Figure 5:. BH4 is a potent radical-trapping antioxidant in lipid membranes

(A) Lipid peroxidation assessed by flow cytometry measuring C11-BODIPY fluorescence in wild type and GCH1-KO Jurkat cells treated with RSL3 (175nM, red) with or without BH2 supplementation (50μM, blue) for 15 hours. (B) Heatmap showing changes in a subset of PUFA-containing phosphatidylcholines (PCs) in wild type and SPR-KO cells upon RSL3 treatment. Data shown as the relative change in abundance in RSL3-treated cells compared to untreated cells. (C) Metabolomic analysis of 82 polar metabolites in Jurkat cells. Data shown as the ratio of metabolite abundance in GCH1 knockout to wild type cells (log₂, x-axis) versus significance of difference between the median abundances of each metabolite in both cell lines (−log₁₀p-value, y-axis). (D) The lipophilic hyponitrite DTUN is used to initiate the RTA-inhibited co-autoxidation of the polyunsaturated lipids of egg phosphatidylcholine liposomes and STY-BODIPY. (E) The initial rate and inhibited period of STY-BODIPY consumption is used to derive the rate constant and stoichiometry of added RTAs. (F) Representative autoxidations of STY-BODIPY (1μM)-embedded liposomes of egg phosphatidylcholine lipids (1mM, ~100nm particle size) suspended in phosphate-buffered saline pH 7.4 at 37°C initiated by 0.2mM DTUN and inhibited by common water-soluble antioxidants (10μM) and BH4 (4μM). (G) Representative autoxidation of STY-BODIPY as in (F), but with varying concentrations of BH4. (H) RTA stoichiometry of BH4 (left) and inhibited rate of STY-BODIPY oxidation with varying concentration of BH4 (right) from the data in (G). Data shown as mean ± SD, n=3 biological replicates.

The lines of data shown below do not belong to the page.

`src/rtl/axi_ic_pkg.sv`:
```
// Shared types and defaults for the AXI interconnect R-channel blocks.
package axi_ic_pkg;

  typedef enum logic {
    ST_IDLE  = 1'b0,
    ST_BURST = 1'b1
  } arb_state_e;

  localparam int TIMEOUT_CYCLES_DEF = 1024;

endpackage

```
`src/rtl/rr_pick.sv`:
```
// Combinational round-robin picker: first requester at or after ptr_i, wrapping.
module rr_pick #(
  parameter int NumSlaves  = 2,
  parameter int GrantWidth = 1
) (
  input  logic [NumSlaves-1:0]  req_i,
  input  logic [GrantWidth-1:0] ptr_i,
  output logic [NumSlaves-1:0]  onehot_o,
  output logic [GrantWidth-1:0] bin_o,
  output logic                  any_o
);

  // Outer loop walks priority order from ptr_i; inner loop keeps every index constant.
  always_comb begin
    onehot_o = '0;
    bin_o    = '0;
    any_o    = 1'b0;
    for (int i = 0; i < NumSlaves; i++) begin
      for (int j = 0; j < NumSlaves; j++) begin
        if (!any_o && req_i[j] && (((int'(ptr_i) + i) % NumSlaves) == j)) begin
          any_o       = 1'b1;
          onehot_o[j] = 1'b1;
          bin_o       = GrantWidth'(j);
        end
      end
    end
  end

endmodule

```
`src/rtl/axi_r_burst_arb.sv`:
```
// R-channel burst-locking round-robin arbiter: one slave owns the master port until rlast.
// Optional watchdog release is compiled in with AXI_R_ARB_TIMEOUT_EN.
module axi_r_burst_arb
  import axi_ic_pkg::*;
#(
  parameter  int NumSlaves     = 2,
  parameter  int TimeoutCycles = TIMEOUT_CYCLES_DEF,
  localparam int GrantWidth    = (NumSlaves > 1) ? $clog2(NumSlaves) : 1
) (
  input  logic                  clk_i,
  input  logic                  rst_i,
  input  logic [NumSlaves-1:0]  rvalid_i,
  input  logic [NumSlaves-1:0]  rlast_i,
  input  logic                  rready_i,
  output logic                  valid_o,
  output logic [NumSlaves-1:0]  rready_o,
  output logic [NumSlaves-1:0]  grant_o,
  output logic [GrantWidth-1:0] bin_grant_o,
  output logic                  locked_o,
  output logic [7:0]            beat_cnt_o,
  output logic                  timeout_err_o
);

  if (TimeoutCycles < 2) begin : g_bad_timeout
    $error("TimeoutCycles must be at least 2");
  end

  arb_state_e            r_state;
  logic [NumSlaves-1:0]  r_grant;
  logic [GrantWidth-1:0] r_bin;
  logic [GrantWidth-1:0] r_rr_ptr;
  logic [7:0]            r_beat;

  logic                  w_locked;
  logic                  w_hs;
  logic                  w_last;
  logic [GrantWidth-1:0] w_next_ptr;
  logic [NumSlaves-1:0]  w_pick_req;
  logic [GrantWidth-1:0] w_pick_ptr;
  logic [NumSlaves-1:0]  w_onehot;
  logic [GrantWidth-1:0] w_bin;
  logic                  w_any;

  assign w_locked   = (r_state == ST_BURST);
  assign valid_o    = w_locked & |(r_grant & rvalid_i);
  assign rready_o   = w_locked ? (r_grant & {NumSlaves{rready_i}}) : '0;
  assign w_hs       = valid_o & rready_i;
  assign w_last     = |(r_grant & rlast_i);
  assign w_next_ptr = (r_bin == GrantWidth'(NumSlaves - 1)) ? '0 : r_bin + GrantWidth'(1);

  // While locked the picker serves the rlast re-arbitration: finished slave excluded.
  assign w_pick_req = w_locked ? (rvalid_i & ~r_grant) : rvalid_i;
  assign w_pick_ptr = w_locked ? w_next_ptr : r_rr_ptr;

  rr_pick #(
    .NumSlaves (NumSlaves),
    .GrantWidth(GrantWidth)
  ) u_pick (
    .req_i   (w_pick_req),
    .ptr_i   (w_pick_ptr),
    .onehot_o(w_onehot),
    .bin_o   (w_bin),
    .any_o   (w_any)
  );

`ifdef AXI_R_ARB_TIMEOUT_EN
  localparam int WdW = $clog2(TimeoutCycles);
  logic [WdW-1:0] r_wdog;
  logic           r_tmo;
  assign timeout_err_o = r_tmo;
`else
  assign timeout_err_o = 1'b0;
`endif

  always_ff @(posedge clk_i) begin
    if (rst_i) begin
      r_state  <= ST_IDLE;
      r_grant  <= '0;
      r_bin    <= '0;
      r_rr_ptr <= '0;
      r_beat   <= '0;
`ifdef AXI_R_ARB_TIMEOUT_EN
      r_wdog   <= '0;
      r_tmo    <= 1'b0;
`endif
    end else begin
`ifdef AXI_R_ARB_TIMEOUT_EN
      r_tmo <= 1'b0;
`endif
      case (r_state)
        ST_IDLE: begin
          if (w_any) begin
            r_state <= ST_BURST;
            r_grant <= w_onehot;
            r_bin   <= w_bin;
            r_beat  <= '0;
`ifdef AXI_R_ARB_TIMEOUT_EN
            r_wdog  <= '0;
`endif
          end
        end
        ST_BURST: begin
          if (w_hs) begin
`ifdef AXI_R_ARB_TIMEOUT_EN
            r_wdog <= '0;
`endif
            if (r_beat != 8'hFF) r_beat <= r_beat + 8'd1;
            if (w_last) begin
              r_rr_ptr <= w_next_ptr;
              if (w_any) begin
                r_grant <= w_onehot;
                r_bin   <= w_bin;
                r_beat  <= '0;
              end else begin
                r_state <= ST_IDLE;
                r_grant <= '0;
                r_bin   <= '0;
              end
            end
          end
`ifdef AXI_R_ARB_TIMEOUT_EN
          else if (r_wdog == WdW'(TimeoutCycles - 1)) begin
            r_tmo    <= 1'b1;
            r_rr_ptr <= w_next_ptr;
            r_state  <= ST_IDLE;
            r_grant  <= '0;
            r_bin    <= '0;
            r_wdog   <= '0;
          end else begin
            r_wdog <= r_wdog + WdW'(1);
          end
`endif
        end
      endcase
    end
  end

  assign grant_o     = r_grant;
  assign bin_grant_o = r_bin;
  assign locked_o    = w_locked;
  assign beat_cnt_o  = r_beat;

endmodule

```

Figure 6:. DHFR regenerates BH4, which synergizes with α-tocopherol to suppress ferroptosis

(A) Representative autoxidations of STY-BODIPY (1μM)-embedded liposomes of egg phosphatidylcholine lipids (1mM, ~100nm particle size) suspended in phosphate-buffered saline pH 7.4 at 37°C initiated by 0.2mM DTUN containing 60μM NADPH and either BH4 (4μM), α-tocopherol (5μM), and BH2 (10μM) as indicated. (B) Representative autoxidation of STY-BODIPY as in (A) but containing 60μM NADPH and BH2 (10μM) with DHFR (50nM), methotrexate (MTX, 100nM), and QDPR (150nM) as indicated. (C) Representative autoxidation of STY-BODIPY as in (A), but containing 60μM NADPH and BH4 (4μM), BH2 (10μM), α-tocopherol (5μM), and DHFR (50nM) as indicated. (D) Fold change in cell number (log₂) of wild type (gray) and GCH1 knockout Jurkat cells treated with 300nM RSL3, supplemented with 50μM BH2, and cotreated with methotrexate (MTX, 1.5μM). Data shown as mean ± SD, n=3 biological replicates. (E) Representative immunoblot analysis of DHFR in wild type and DHFR knockout Jurkat cells (top). Fold change in cell number (log₂) of wild type (gray) and DHFR knockout (blue) Jurkat cells cultured in nucleoside/ formate supplemented media and treated with 400nM RSL3 and supplemented with 50μM BH2 or cotreated with ferrostatin-1 (Ferr-1, 1μM). Data shown as mean ± SD, n=3 biological replicates. (F) Fold change in cell number (log₂) of wild type Jurkat cells cultured in nucleoside supplemented media treated with methotrexate (1μM) and RSL3 (200nM) and ferrostatin-1 (Ferr-1, 1μM). Data shown as mean ± SD, n=3 biological replicates. (G) Lipid peroxidation assessed by flow cytometry measuring C11-BODIPY fluorescence in wild type Jurkat cells treated with RSL3 alone (200nM for 5 hours, blue) or with methotrexate (1.5μM for 18 hours, MTX, red) (H) BH4 synergizes with α-tocopherol to interrupt lipid peroxidation and suppress ferroptosis. BH4 reacts with peroxyl radicals to yield oxidation products (BH2*, which may include BH2, qBH2, BH3, and/or BH4-derived radicals) that may be reduced by DHFR back to BH4.